Scott Wood scottwood at freescale.com
Thu Oct 1 14:58:57 PDT 2015


On Thu, 2015-10-01 at 16:42 -0500, Li Yang wrote:
> On Thu, Oct 1, 2015 at 3:05 PM, Stuart Yoder <stuart.yoder at freescale.com> 
> wrote:
> > Hi Rob,
> > 
> > Had a question about your comments on the patch below.
> > 
> > You singled out 3 nodes (gic,uart,clockgen) and said "This should be 
> > under a bus node."
> > 
> > What is special about those 3 nodes types?  There are a bunch of other 
> > memory
> > mapped SoC devices as well in the DTS.
> > 
> > I skimmed the dts files under arch/arm64 and it looks like most have a 
> > simple-bus
> > SoC node like this where SoC devices are under:
> > 
> >         soc {
> >                 #address-cells = <2>;
> >                 #size-cells = <2>;
> >                 compatible = "simple-bus";
> >                 ranges;
> > 
> > Is that what you are looking for-- for all SoC devices?
> 
> I think the key is to have the soc node and have all the on-chip
> devices defined underneath it.
> 
> I read the following from the booting-without-of.txt document:
> 
>   f) the /soc<SOCname> node
> 
>   This node is used to represent a system-on-a-chip (SoC) and must be
>   present if the processor is a SoC. The top-level soc node contains
>   information that is global to all devices on the SoC. The node name
>   should contain a unit address for the SoC, which is the base address
>   of the memory-mapped register set for the SoC. The name of an SoC
>   node should start with "soc", and the remainder of the name should
>   represent the part number for the soc.  For example, the MPC8540's
>   soc node would be called "soc8540".
> 
> A lot of device trees didn't follow the soc<SOCname> naming scheme and
> just used "soc" as the node name.  I am not sure if we want to enforce
> the naming in the future or update the document to make it more relax.
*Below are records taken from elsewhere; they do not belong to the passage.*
### src/rtl/fifo_word_serializer.sv
`default_nettype none
// +----------------------------------------------------------------------------+
// | Module      : fifo_word_serializer                                         |
// | Description : Reads words from a registered-output FIFO and shifts each    |
// |               one out bit-serially on a valid/ready stream.                |
// | Revision    : 1.0  initial release                                         |
// +----------------------------------------------------------------------------+
module fifo_word_serializer #(
  parameter int DATA_W    = 32,
  parameter int MSB_FIRST = 0,
  parameter int CNT_W     = 16
) (
  input  logic              clk,
  input  logic              rst,
  input  logic              i_en,
  input  logic              i_fifo_empty,
  input  logic [DATA_W-1:0] i_fifo_dout,
  output logic              o_fifo_rd,
  output logic              o_ser_out,
  output logic              o_ser_valid,
  input  logic              i_ser_ready,
  output logic              o_ser_last,
  output logic              o_busy,
  output logic [CNT_W-1:0]  o_words_sent
);

  localparam int BC_W = (DATA_W > 1) ? $clog2(DATA_W) : 1;
  localparam logic [BC_W-1:0] c_last_bit = BC_W'(DATA_W - 1);

  typedef enum logic [1:0] {
    S_IDLE    = 2'd0,
    S_RD_REQ  = 2'd1,
    S_CAPTURE = 2'd2,
    S_SHIFT   = 2'd3
  } state_t;

  state_t             r_state;
  state_t             w_state_next;
  logic [DATA_W-1:0]  r_shift;
  logic [DATA_W-1:0]  w_shift_next;
  logic [BC_W-1:0]    r_bit_cnt;
  logic [CNT_W-1:0]   r_words_sent;
  logic               w_head;
  logic               w_accept;
  logic               w_last_accept;

  generate
    if (MSB_FIRST != 0) begin : g_msb_first
      assign w_head       = r_shift[DATA_W-1];
      assign w_shift_next = {r_shift[DATA_W-2:0], 1'b0};
    end else begin : g_lsb_first
      assign w_head       = r_shift[0];
      assign w_shift_next = {1'b0, r_shift[DATA_W-1:1]};
    end
  endgenerate

  // The next read is decided at the last-bit handshake so back-to-back words
  // only lose the RD_REQ and CAPTURE cycles.
  always_comb begin
    w_state_next  = r_state;
    w_accept      = 1'b0;
    w_last_accept = 1'b0;
    case (r_state)
      S_IDLE: begin
        if (i_en && !i_fifo_empty) w_state_next = S_RD_REQ;
      end
      S_RD_REQ: begin
        w_state_next = S_CAPTURE;
      end
      S_CAPTURE: begin
        w_state_next = S_SHIFT;
      end
      S_SHIFT: begin
        if (i_ser_ready) begin
          w_accept = 1'b1;
          if (r_bit_cnt == c_last_bit) begin
            w_last_accept = 1'b1;
            w_state_next  = (i_en && !i_fifo_empty) ? S_RD_REQ : S_IDLE;
          end
        end
      end
      default: begin
        w_state_next = S_IDLE;
      end
    endcase
  end

  always_ff @(posedge clk) begin
    if (rst) begin
      r_state      <= S_IDLE;
      r_shift      <= '0;
      r_bit_cnt    <= '0;
      r_words_sent <= '0;
    end else begin
      r_state <= w_state_next;
      if (r_state == S_CAPTURE) begin
        r_shift   <= i_fifo_dout;
        r_bit_cnt <= '0;
      end else if (w_accept) begin
        r_shift   <= w_shift_next;
        r_bit_cnt <= r_bit_cnt + BC_W'(1);
      end
      if (w_last_accept) r_words_sent <= r_words_sent + CNT_W'(1);
    end
  end

  assign o_fifo_rd    = (r_state == S_RD_REQ);
  assign o_ser_valid  = (r_state == S_SHIFT);
  assign o_ser_out    = (r_state == S_SHIFT) && w_head;
  assign o_ser_last   = (r_state == S_SHIFT) && (r_bit_cnt == c_last_bit);
  assign o_busy       = (r_state != S_IDLE);
  assign o_words_sent = r_words_sent;

endmodule
`default_nettype wire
Update the document.  Having the SoC name in the node name was a pain, which 
is why we don't do it anymore.  Ideally, this text should be moved into a 
binding for Freescale PPC/LS SoCs.  It really doesn't have the broad 
applicability that this historical document suggests, and even on our SoCs it 
doesn't represent the entire SoC.  It represents CCSR/IMMR.